* Problem to work on
A verbatim reproduction of the lines below, from the line containing "if (st == S_RNOW" through the line containing "else if (st == S_RAVG", both ends included, is the whole required output.
*** Opening of Data shown ***
Context: an optimization exercise on an open-source flow, tuned for small area. The choices shown serve that exercise and are no tape-out recipe. Only simulation tests tie the RTL to the original design; equivalence was not proved. No activity file was given, so power comes from the tool's default toggle rates. The flow treats the clock pin as an ideal source, which a real chip does not have.

File: flow/config.mk
export PLATFORM = sky130hd
export DESIGN_NAME = multichannel_oversample_averager
export DESIGN_NICKNAME = multichannel_oversample_averager
export VERILOG_FILES = /design/flow/design.v
export SDC_FILE = /design/flow/constraint.sdc
export NUM_CORES = 4
export LEC_CHECK = 0
export CAP_MARGIN = 20
export CORE_MARGIN = 2
export CORE_UTILIZATION = 75
export PLACE_DENSITY = 0.85
export SLEW_MARGIN = 20
File: flow/constraint.sdc
create_clock -name core_clock -period 9.0 [get_ports {clock}]
set_input_delay 1.8000 -clock core_clock [delete_from_list [all_inputs] [get_ports {clock}]]
set_output_delay 1.8000 -clock core_clock [all_outputs]
set_load 0.01 [all_outputs]
File: flow/design.v
package moa_pkg;
   localparam int CHANNELS   = 16;
   localparam int OVERSAMPLE = 16;
   localparam int FULL_SCALE = 4095;
   localparam int UV_PER_MV  = 1000;
   localparam int FUNC_W     = 3;
   localparam int CH_W       = 4;
   localparam int ADC_W      = 12;
   localparam int MV_W       = 16;
   localparam int UV_W       = 26;
   localparam int AGE_W      = 17;
   localparam int ACC_W      = 20;
   localparam int SCAN_W     = 8;
   localparam int CSR_IDX_W  = 2;
   localparam int CSR_DATA_W = 16;
   localparam int PROD_W     = 28;    
   localparam int DIV_W      = 38;    
   localparam int CH_AW      = (CHANNELS > 1) ? $clog2(CHANNELS) : 1;
   localparam logic [FUNC_W-1:0] FUNC_SAMPLE  = 3'd0;
   localparam logic [FUNC_W-1:0] FUNC_ERROR   = 3'd1;
   localparam logic [FUNC_W-1:0] FUNC_TICK    = 3'd2;
   localparam logic [FUNC_W-1:0] FUNC_READ    = 3'd3;
   localparam logic [FUNC_W-1:0] FUNC_CONVERT = 3'd4;
   localparam logic [CSR_IDX_W-1:0] CSR_VREFINT_CAL  = 2'd0;
   localparam logic [CSR_IDX_W-1:0] CSR_NOMINAL_MV   = 2'd1;
   localparam logic [CSR_IDX_W-1:0] CSR_VREF_CHANNEL = 2'd2;
   localparam logic [MV_W-1:0]  NOMINAL_MV_RESET = 16'd3300;
   localparam logic [MV_W-1:0]  MV_MAX           = 16'hFFFF;
   localparam logic [UV_W-1:0]  UV_MAX           = 26'h3FF_FFFF;
   localparam logic [ADC_W-1:0] ADC_MAX          = 12'hFFF;
   localparam logic [AGE_W-1:0] AGE_MAX          = 17'h1_FFFF;
   typedef struct packed {
      logic [FUNC_W-1:0] func;
      logic [CH_W-1:0]   channel;
      logic [ADC_W-1:0]  value;
      logic              last_of_scan;
      logic [MV_W-1:0]   max_age_ms;
   } req_type;
   typedef struct packed {
      logic [ADC_W-1:0] avg_raw;
      logic [MV_W-1:0]  vdda_mv;
      logic [UV_W-1:0]  microvolts;
      logic             ready_res;
      logic             fresh;
   } rsp_type;
   typedef struct packed {
      logic [ADC_W-1:0] vrefint_cal;
      logic [MV_W-1:0]  nominal_vdda_mv;
      logic [CH_W-1:0]  vref_channel;
   } cfg_type;
endpackage
module multichannel_oversample_averager (
   input  logic        clock,
   input  logic        reset,
   input  logic        req_valid,
   output logic        req_ready,
   input  logic [35:0] req_data,
   output logic        rsp_valid,
   input  logic        rsp_ready,
   output logic [55:0] rsp_data,
   input  logic        csr_valid,
   output logic        csr_ready,
   input  logic [1:0]  csr_index,
   input  logic [15:0] csr_data
);
   localparam logic [3:0] S_IDLE = 4'd0;
   localparam logic [3:0] S_CLR  = 4'd1;    
   localparam logic [3:0] S_ADD  = 4'd2;    
   localparam logic [3:0] S_SWA  = 4'd3;    
   localparam logic [3:0] S_SWB  = 4'd4;    
   localparam logic [3:0] S_RNOW = 4'd5;    
   localparam logic [3:0] S_PRE1 = 4'd6;    
   localparam logic [3:0] S_MUL1 = 4'd7;    
   localparam logic [3:0] S_DIV1 = 4'd8;    
   localparam logic [3:0] S_RAVG = 4'd9;    
   localparam logic [3:0] S_MUL2 = 4'd10;   
   localparam logic [3:0] S_MUL3 = 4'd11;   
   localparam logic [3:0] S_DIV2 = 4'd12;   
   localparam logic [3:0] S_OUT  = 4'd13;   
   wire [2:0]  r_func = req_data[35:33];
   wire [3:0]  r_ch   = req_data[32:29];
   wire [11:0] r_val  = req_data[28:17];
   wire        r_last = req_data[16];
   wire [15:0] r_age  = req_data[15:0];
   logic [11:0]  cal;
   logic [15:0]  nom;
   logic [3:0]   vch;
   logic [3:0]   st;
   logic [8:0]   ph;
   logic [3:0]   ch;
   logic         flag;      
   logic [3:0]   scan;
   logic         rdy;
   logic [15:0]  age;
   logic         age_cy;    
   logic         age_ovf;   
   logic         fresh;
   logic [11:0]  avg_r;
   logic [15:0]  mv;
   logic [39:0]  z;
   logic [511:0] ring;
   logic         cy;
   logic         clamp;
   always_ff @(posedge clock) begin
      if (reset) begin
         cal <= '0;
         nom <= 16'd3300;
         vch <= '0;
      end else if (csr_valid) begin
         case (csr_index)
            2'd0: cal <= csr_data[11:0];
            2'd1: nom <= csr_data;
            2'd2: vch <= csr_data[3:0];
            default: ;
         endcase
      end
   end
   assign csr_ready = 1'b1;
   wire [3:0] slot     = ph[8:5];
   wire [4:0] o        = ph[4:0];
   wire       o_last   = &o;
   wire       idle     = (st == S_IDLE) && o_last;
   wire       accept   = req_valid && idle;
   wire [3:0] tgt      = (st == S_RNOW) ? vch : ch;
   wire       in_slot  = (slot == tgt);
   wire       slot_end = in_slot && o_last;
   wire  hout   = ring[511];
   wire  addact = (st == S_ADD) && in_slot && (o < 5'd20);
   logic hin;
   always_comb begin
      hin = hout;
      if (st == S_CLR)
         hin = 1'b0;
      else if (st == S_SWA && o >= 5'd20)
         hin = ring[15] | clamp;      
      else if (st == S_SWB && o < 5'd20)
         hin = 1'b0;
      else if (addact)
         hin = hout ^ avg_r[0] ^ cy;
   end
   always_ff @(posedge clock) begin
      ring <= {ring[510:0], hin};
      cy   <= addact & ((hout & avg_r[0]) | (hout & cy) | (avg_r[0] & cy));
      if (o < 5'd16)
         clamp <= 1'b0;
      else if (o < 5'd20)
         clamp <= clamp | hout;
   end
   wire age_inc = (accept && r_func == 3'd2) | age_cy;
   wire age_top = (ph[3:0] == 4'd14);
   always_ff @(posedge clock) begin
      if (st == S_CLR || st == S_SWA)
         age <= {1'b0, age[15:1]};
      else
         age <= {age[0] ^ age_inc, age[15:1]};
   end
   wire        mul   = (st == S_MUL1) || (st == S_MUL2) || (st == S_MUL3);
   wire [11:0] mcand = (st == S_MUL1) ? cal : (st == S_MUL2) ? 12'd1000 : avg_r;
   wire [12:0] alu_a = mul ? {1'b0, z[39:28]} : z[39:27];
   wire [12:0] alu_b = mul ? (z[0] ? {1'b0, mcand} : 13'd0)
                           : ((st == S_DIV1) ? {1'b1, ~mv[11:0]} : 13'h1000);
   wire [13:0] alu   = {1'b0, alu_a} + {1'b0, alu_b} + {13'd0, ~mul};
   wire        ge    = alu[13];
   wire        skip  = (mv[11:0] == 12'd0) || (cal == 12'd0);
   wire        ovf   = |z[27:16];
   wire        run   = ~(o[4] & o[3] & o[2]) && !((st == S_MUL1 || st == S_DIV1) && skip);
   always_ff @(posedge clock) begin
      case (st)
         S_PRE1: if (o_last) z <= {1'b0, mv[11:1], 12'd0, nom};
         S_MUL1, S_MUL2, S_MUL3: begin
            if (run) z <= {alu[12:0], z[27:1]};
            if (st == S_MUL2 && o_last) z[38:28] <= '1;
         end
         S_DIV1, S_DIV2: begin
            if (run) z <= ge ? {alu[11:0], z[26:0], 1'b1} : {z[38:0], 1'b0};
            if (st == S_DIV1 && o_last) z <= {24'd0, z[15:0] | {16{ovf}}};
         end
         default: ;
      endcase
   end
   always_ff @(posedge clock) begin
      if (st == S_RNOW && in_slot && o >= 5'd20)
         mv[11:0] <= {hout, mv[11:1]};
      else if (st == S_DIV1 && o_last)
         mv <= z[15:0] | {16{ovf}};
   end
   always_ff @(posedge clock) begin
      if (accept)
         avg_r <= r_val;
      else if ((st == S_ADD && in_slot) || (st == S_DIV2 && !flag))
         avg_r <= {1'b0, avg_r[11:1]};
      else if (st == S_RAVG && in_slot && o >= 5'd20)
         avg_r <= {hout, avg_r[11:1]};
   end
   always_ff @(posedge clock) begin
      if (accept) begin
         ch    <= r_ch;
         flag  <= (r_func == 3'd0) ? (r_last && (scan == 4'd15)) : (r_func == 3'd3);
         fresh <= rdy && !age_ovf && (age <= r_age);
      end
   end
   always_ff @(posedge clock) begin
      if (reset) begin
         st      <= S_CLR;
         ph      <= '0;
         scan    <= '0;
         rdy     <= 1'b0;
         age_cy  <= 1'b0;
         age_ovf <= 1'b0;
      end else begin
         ph     <= ph + 1'b1;
         age_cy <= age_inc && age[0] && !age_top;
         if (age_inc && age[0] && age_top)
            age_ovf <= 1'b1;
         if (accept) begin
            case (r_func)
               3'd0: begin
                  st <= S_ADD;
                  if (r_last) begin
                     scan <= scan + 1'b1;
                     if (scan == 4'd15) begin
                        age_ovf <= 1'b0;
                        rdy     <= 1'b1;
                     end
                  end
               end
               3'd1: rdy <= 1'b0;
               3'd3, 3'd4: st <= S_RNOW;
               default: ;
            endcase
         end
         case (st)
            S_CLR:  if (ph == 9'd511) st <= S_IDLE;
            S_ADD:  if (slot_end) st <= flag ? S_SWA : S_IDLE;
            S_SWA:  if (slot_end) st <= S_SWB;
            S_SWB:  if (slot_end) st <= S_IDLE;
            S_RNOW: if (slot_end) st <= S_PRE1;
            S_PRE1: if (o_last) st <= S_MUL1;
            S_MUL1: if (o_last) st <= S_DIV1;
            S_DIV1: if (o_last) st <= flag ? S_RAVG : S_MUL2;
            S_RAVG: if (slot_end) st <= S_MUL2;
            S_MUL2: if (o_last) st <= S_MUL3;
            S_MUL3: if (o_last) st <= S_DIV2;
            S_DIV2: if (o_last) st <= S_OUT;
            S_OUT:  if (rsp_ready) st <= S_IDLE;
            default: ;
         endcase
      end
   end
   assign req_ready = idle;
   assign rsp_valid = (st == S_OUT);
   assign rsp_data  = {avg_r, mv, z[25:0], rdy, fresh};
endmodule
File: flow/flow/run.sh
#!/bin/bash
# Standard layout with two changes: ports get a small buffer (buf_1) instead of the
# default, and clock tree synthesis inserts no dummy loads.
set -euo pipefail
export BUFFER_PORTS_ARGS="-buffer_cell sky130_fd_sc_hd__buf_1"
export CTS_ARGS="-sink_clustering_enable -repair_clock_nets -dont_use_dummy_load -buf_list sky130_fd_sc_hd__clkbuf_16 -sink_clustering_size 30 -sink_clustering_max_diameter 100"
bash standard.sh > standard.log 2>&1
File: flow/standard.sh
#!/bin/bash
# synth_recipe.tcl (not shown) runs the flow's synth.tcl, then flattens the netlist and writes it again
# the make line also repeats each setting of config.mk as NAME=value (left out here)
make -C /OpenROAD-flow-scripts/flow DESIGN_CONFIG=/design/flow/config.mk WORK_HOME=/design/flow/orfs CLKGATE_MAP_FILE= SYNTH_SCRIPT=/design/flow/synth_recipe.tcl "${@:-finish}"
==> results of run 1 <==
==> worst max-delay path by stage <==
stage | from | end | slack [ns] | cells past startpoint
after floorplan | st[0] | z[30] | 5.13 | 17
after global placement | st[0] | z[38] | 3.62 | 15
after detailed placement | st[0] | z[38] | 3.59 | 15
after CTS | st[0] | z[38] | 3.55 | 15
after global routing | st[0] | z[38] | 3.03 | 15
final | st[0] | z[38] | 3.37 | 15
==> state kept, by name, summed over array words and instances (netlist names), 4 cells and up <==
signal  count
mv         16
vch         4
ph          9
z          40
ring      512
scan        4
cal        12
ch          4
nom        16
avg_r      12
age        16
st          4
==> report_power, final <==
group | switching (mW) | internal, mW
logic | 0.0482 | 0.0253
registers | 0.0122 | 2.96
clock network | 0.826 | 0.502
total | 0.887 | 3.48
==> synth_stat cells (8+ instances only) <==
cell,count
ha_1,35
a21oi_2,8
nor4_1,10
nand3_1,19
xor2_1,9
and3_1,9
a222oi_1,15
o22ai_1,19
nor2b_1,15
clkbuf_1,32
a21oi_1,47
edfxtp_1,74
xnor2_1,8
a21o_1,9
a221oi_1,9
a22o_1,11
dfxtp_1,582
nand2_1,127
inv_1,49
o21ai_0,43
mux2i_1,26
nor2_1,75
nand3b_1,8
buf_4,29
nor3_1,23
o21ai_1,12
==> layout by cell type (no fill, tap or decap), drive strengths merged, types with 10 or more instances in the layout <==
| cell | count |
|---|---|
| dfxtp | 582 |
| nand2 | 127 |
| buf | 127 |
| nor2 | 76 |
| edfxtp | 74 |
| o21ai | 56 |
| a21oi | 55 |
| inv | 51 |
| ha | 35 |
| mux2i | 26 |
| clkbuf | 25 |
| nor3 | 23 |
| nand3 | 19 |
| o22ai | 19 |
| nor2b | 15 |
| a222oi | 15 |
| a22o | 11 |
| nor4 | 11 |
| a221oi | 10 |
==> final cells by class <==
cell class	count	area (µm²)
multi-input cells	636	4055
diodes	1	2.502
well taps	324	405.4
fillers	1215	4643
repair buffers	127	519.2
inverters	52	195.2
clock buffers	25	625.6
flip-flops and latches	656	13870
==> worst max-delay path, stage by stage (launching register included) <==
cell	delay [ns]
dfxtp_1	0.88
inv_2	0.14
nor2_1	0.36
o21ai_4	0.21
inv_2	0.74
nand2_1	0.51
o22ai_1	0.30
inv_1	0.09
fa_1	0.41
nor2b_1	0.20
o2111a_1	0.24
o21ai_0	0.10
a211o_2	0.48
and3_1	0.26
a221o_1	0.26
a211o_1	0.22
==> per-layer routing <==
layer / up-vias / wire length, µm
met5: - / 0
met4: 0 / 2637
met3: 226 / 4496
met2: 817 / 20020
met1: 5258 / 16660
li1: 4959 / -
==> per-stage QoR <==
stage	total power, mW	setup slack, ns
3_3_place_gp	3.093	3.620
4_1_cts	4.361	3.546
5_1_grt	4.457	3.028
3_5_place_dp	3.100	3.588
2_1_floorplan	3.070	5.127
6_report	4.370	3.370
==> kinds of logic after synthesis <==
group	after synthesis	synth area share [%]
flip-flops	656	74.82
AND/OR/NAND/NOR	317	8.010
XOR/XNOR	17	0.8030
buffers and inverters	128	3.421
other	1	0.02022
AO/OA/AOI/OAI	236	8.779
adder cells (fa/ha/maj)	38	2.686
multiplexers	27	1.464
==> metrics.yaml, run 1 <==
run_status:
  outcome: "complete, no violations"
grt:
  use_met2_pct: 53.36
  use_met1_pct: 44.74
  grt_pass1_wl_um: 66590
  track_usage_pct: 33.75
  grt_pass1_vias: 11290
  gr-max-usage-layer: "met2"
  antenna_found_initial: 1
  met3_usage_pct: 7.088
  grt-ovfl-total: 0
  grt_max_degree: 55
setup_path:
  endpoint_kind: "flop"
  cp-start-kind: "flop"
  crit_fanout: 53
  r2r_slack_ns: 3.37
  cp.arrival_ns: 5.97
  reg2reg_depth: 15
  critPathKind: "reg -> reg"
  regToRegStartpoint: "st[0]"
  cp.required_ns: 9.34
  regToRegEndpoint: "z[38]"
hold_path:
  hold_class: "reg -> reg"
  hp-start: "ring[417]"
  hold_depth: 0
  hold-path-endpoint: "ring[418]"
synth:
  avgSynthCellArea_um2: 13.06
  synth_largest_area_cell: "dfxtp_1"
  postSynthCellCount: 1420
  synth_flop_cell: "dfxtp_1"
  synth_edf_count: 74
  yosysWarningCount: 1
  ys_ff_latch: 656
  synth.yosys.seq_area_share_pct: 74.82
  synth_top_area_share_pct: 62.83
  ys_top_cells_by_area: "dfxtp_1 (63%), edfxtp_1 (12%), nand2_1 (2.6%)"
  synthArstFlopShare_pct: 0
  syn_nets: 1517
  syn_area_mm2: 0.01854
  synth.distinct_cells: 74
placed_design:
  place_congestion: 0.9450
  place_inst: 1795
  dp_hpwl_um: 27000
  dpl_cell_area_mm2: 0.01905
  io_buffers: 116
timing:
  setup_tns_ns: 0
  setup_viol_count_final: 0
  maxSlewViolCount: 0
  period_minus_slack_ns: 5.630
  rsz0062_at_grt: "no"
  holdWs_ns: 0.3157
  skew_ns: 0.04425
  tightest_slew_ns: 1.137
  fmax_mhz: 177.6
  hold_viol_final: 0
  max_slew_margin_pct: 24.17
  min_period_over_period_pct: 62.56
job:
  cap_violations: 0
clock_tree:
  worstSkewPairLatency_ns: 0.59
  postCtsSetupBuffers: 0
  cts_resized: 0
  cts_tree: "yes"
  cts.path.max_buffers: 3
  htreeDepth: 1
  clkTransAtPathRegs_ns: 0.12
  numCtsBuffers: 25
  clock-sinks: 656
  ctsHoldBuffers: 0
  clock-root-buffer: "clkbuf_16"
drt:
  postRouteAntennaNets: 0
  drt-total-wl_um: 43810
  drt_iter0_markers: 1762
  post_drt_wl_per_cell_um: 24.06
  firstDrtPassIters: 9
  drc: 0
  vias_per_cell: 6.183
  vias: 11260
floorplan:
  num_rows: 57
  die_w_um: 161.2
  pin_count: 118
  die_h_um: 161.2
  fp.coreArea_mm2: 0.02432
  start_util_pct: 76.25
  die_area_mm2: 0.02600
finish:
  drive_gt1_share_pct: 4.144
  nNetsFinal: 1595
  area_growth_pct: 6.114
  fin_area_mm2: 0.01968
  fin_util_pct: 80.91
  final_cell_count_no_fill: 1821
pwr:
  p_leak_nw: 7.715
  power_density_mw_per_mm2: 222.1
  ir_drop_mv: 0.2344
==> run 2: changes to the inputs <==
==> flow/flow/run.sh (replaced) <==
#!/bin/bash
# Standard layout with two changes: ports get a small buffer (buf_1) instead of the
# default, and clock tree synthesis inserts no dummy loads.
set -euo pipefail
export BUFFER_PORTS_ARGS="-buffer_cell sky130_fd_sc_hd__buf_1"
export CTS_ARGS="-sink_clustering_enable -repair_clock_nets -dont_use_dummy_load -buf_list sky130_fd_sc_hd__clkbuf_16 -sink_clustering_size 32 -sink_clustering_max_diameter 100"
bash standard.sh > standard.log 2>&1
--- a/flow/config.mk
+++ b/flow/config.mk
@@ -7,6 +7,6 @@
 export LEC_CHECK = 0
 export CAP_MARGIN = 20
 export CORE_MARGIN = 2
-export CORE_UTILIZATION = 75
-export PLACE_DENSITY = 0.85
+export CORE_UTILIZATION = 60
+export PLACE_DENSITY = 0.7
 export SLEW_MARGIN = 20
==> metrics.yaml, run 2 <==
run_status:
  outcome: "complete, no violations"
drt:
  drc: 0
  vias: 10147
  drt_iter0_markers: 886
  firstDrtPassIters: 8
  drt-total-wl_um: 33370
  postRouteAntennaNets: 0
  post_drt_wl_per_cell_um: 17.59
  vias_per_cell: 5.349
job:
  cap_violations: 0
synth:
  yosys.area_share.adder_pct: 2.686
  synthXorXnorAreaFrac_pct: 0.8030
  yosysMostFrequentCell: "dfxtp_1"
  synth.yosys.seq_area_share_pct: 74.82
  ys_top_cells_by_area: "dfxtp_1 (63%), edfxtp_1 (12%), nand2_1 (2.6%)"
  synth_top_area_share_pct: 62.83
  synth_edf_count: 74
  synth_flop_cell: "dfxtp_1"
  synth_compound_area_share_pct: 8.779
  synthArstFlopShare_pct: 0
  synth-simple-area-share_pct: 8.009
  synth.distinct_cells: 74
  synthTopCellsByCount: "dfxtp_1 (582), nand2_1 (127), nor2_1 (75)"
  avgSynthCellArea_um2: 13.06
  yosysWarningCount: 1
  synthMuxAreaShare_pct: 1.464
  postSynthCellCount: 1420
  synth_top_family_by_area: "compound AO/OA/AOI/OAI gates"
  syn_nets: 1517
  synth_largest_area_cell: "dfxtp_1"
  ys_ff_latch: 656
  syn_area_mm2: 0.01854
timing:
  skew_ns: 0.05402
  period_minus_slack_ns: 5.756
  maxSlewViolCount: 0
  setup_viol_count_final: 0
  max_slew_margin_pct: 38.82
  hold_viol_final: 0
  setup_tns_ns: 0
  min_period_over_period_pct: 63.96
  fin_ws_ns: 3.244
  fmax_mhz: 173.7
  rsz0062_at_grt: "no"
  tightest_slew_ns: 0.9163
clock_tree:
  worstSkewPairLatency_ns: 0.58
  postCtsSetupBuffers: 0
  numCtsBuffers: 24
  clock-root-buffer: "clkbuf_16"
  clkTransAtPathRegs_ns: 0.12
  htreeDepth: 1
  cts_tree: "yes"
  cts.path.max_buffers: 3
  cts_resized: 0
  clock-sinks: 656
  ctsHoldBuffers: 0
finish:
  mostFrequentLayoutCells: "dfxtp_1 (582), nand2_1 (127), buf_1 (115)"
  area_growth_pct: 6.572
  drive_gt1_share_pct: 4.272
  largest_register: "ring"
  largest_reg_flops: 512
  reg.largest.list: "ring: 512 flops, z: 40 flops"
  final_cell_count_no_fill: 1897
  layout_commonest_cell: "dfxtp_1"
  nNetsFinal: 1597
  fin_util_pct: 64.77
placed_design:
  place_congestion: 0.9205
  place_inst: 1870
  io_buffers: 116
  dp_hpwl_um: 22250
  pre_cts_slack_ns: 3.402
grt:
  grt_pass1_wl_um: 53230
  use_met2_pct: 28.92
  gr-max-usage-layer: "met1"
  met3_usage_pct: 4.092
  antenna_found_initial: 4
  grt-ovfl-total: 0
  grt_pass1_vias: 9634
  track_usage_pct: 20.37
  use_met1_pct: 31.39
  grt_max_degree: 55
pwr:
  power.total_mw: 4.289
  p_clk_share_pct: 29.3
  p_seq_share_pct: 69.1
  p_int_mw: 3.464
  p_comb_share_pct: 1.6
  ir_drop_mv: 0.2122
  p_switching_uw: 825.8
  p_sw_share_pct: 19.25
  p_leak_nw: 7.715
  power_density_mw_per_mm2: 217.1
setup_path:
  cp-start-kind: "flop"
  cp.arrival_ns: 6.05
  critPathKind: "reg -> reg"
  critPathBufInv: 2
  worstPathCellList: "nand2b_1 > nor2_1 > o21ai_4 > inv_2 > nand2_1 > o22ai_1 > inv_1 > fa_1 > nor2b_1 > o2111a_1 > o21ai_0 > a211o_2 > and3_1 > a221o_1 > a211o_1"
  endpoint_kind: "flop"
  cp.required_ns: 9.30
  cpMaxStageDelayCell: "dfxtp_1"
  crit_fanout: 53
  crit_family: "compound AO/OA/AOI/OAI gates"
  slowest_delay_ns: 0.93
floorplan:
  die_area_mm2: 0.03233
  start_util_pct: 60.78
  die_h_um: 179.8
  pin_count: 118
  die_w_um: 179.8
  fp.coreArea_mm2: 0.03051
  num_rows: 64
hold_path:
  hold_class: "reg -> reg"
## run 2: cell families (layout without fill, tap and decap cells)
logic type,Yosys count,in the layout
other,1,4
and+or+nand+nor,317,317
buffers and inverters,128,206
xor gates and xnor gates,17,17
adders and majority gates,38,38
AOI/OAI and AO/OA,236,236
muxes,27,27
DFF,656,656
## run 2: final cells by class
class,instances,area [µm²]
clock buffer,24,600.6
fill,2335,10750
antenna,3,7.507
multi-input combinational,636,4048
sequential,656,13870
tap,396,495.5
inverter,52,195.2
timing repair buffer,130,541.8
## run 2: metal layers
layer	vias up	wire (µm)	share of wire [%]
met4	2	1138	3.4
met3	64	2361	7.1
li1	4973	-	-
met1	4757	16060	48
met5	-	13	0.039
met2	351	13800	41
## run 2: final timing paths
check	to	startpoint	depth (start not counted)	slack [ns]
worst max-delay path	z[38]	st[2]	15	3.24
worst min-delay path	ring[5]	ring[4]	0	0.31
worst max register to register	z[38]	st[2]	15	3.24
worst min register to register	ring[5]	ring[4]	0	0.31
## run 2: power groups by stage
| stage | clock network, mW | logic (mW) | registers [mW] |
|---|---|---|---|
| floorplan | 0 | 0.0442 | 3.03 |
| global placement | 0 | 0.0654 | 3.03 |
| detailed placement | 0 | 0.0671 | 3.03 |
| CTS | 1.30 | 0.0676 | 2.96 |
| global route | 1.39 | 0.0757 | 2.96 |
| finish | 1.26 | 0.0681 | 2.96 |
## run 2: per-stage QoR
step           area, µm²  hold slack, ns
2_1_floorplan      18540          0.3096
3_5_place_dp       19150          0.3121
5_1_grt            19750          0.3136
6_report           19760          0.3124
3_3_place_gp       19150          0.3097
4_1_cts            19750          0.3093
*** Close of Data shown ***
* Response to the task
      if (st == S_RNOW && in_slot && o >= 5'd20)
         mv[11:0] <= {hout, mv[11:1]};
      else if (st == S_DIV1 && o_last)
         mv <= z[15:0] | {16{ovf}};
   end
   always_ff @(posedge clock) begin
      if (accept)
         avg_r <= r_val;
      else if ((st == S_ADD && in_slot) || (st == S_DIV2 && !flag))
         avg_r <= {1'b0, avg_r[11:1]};
      else if (st == S_RAVG && in_slot && o >= 5'd20)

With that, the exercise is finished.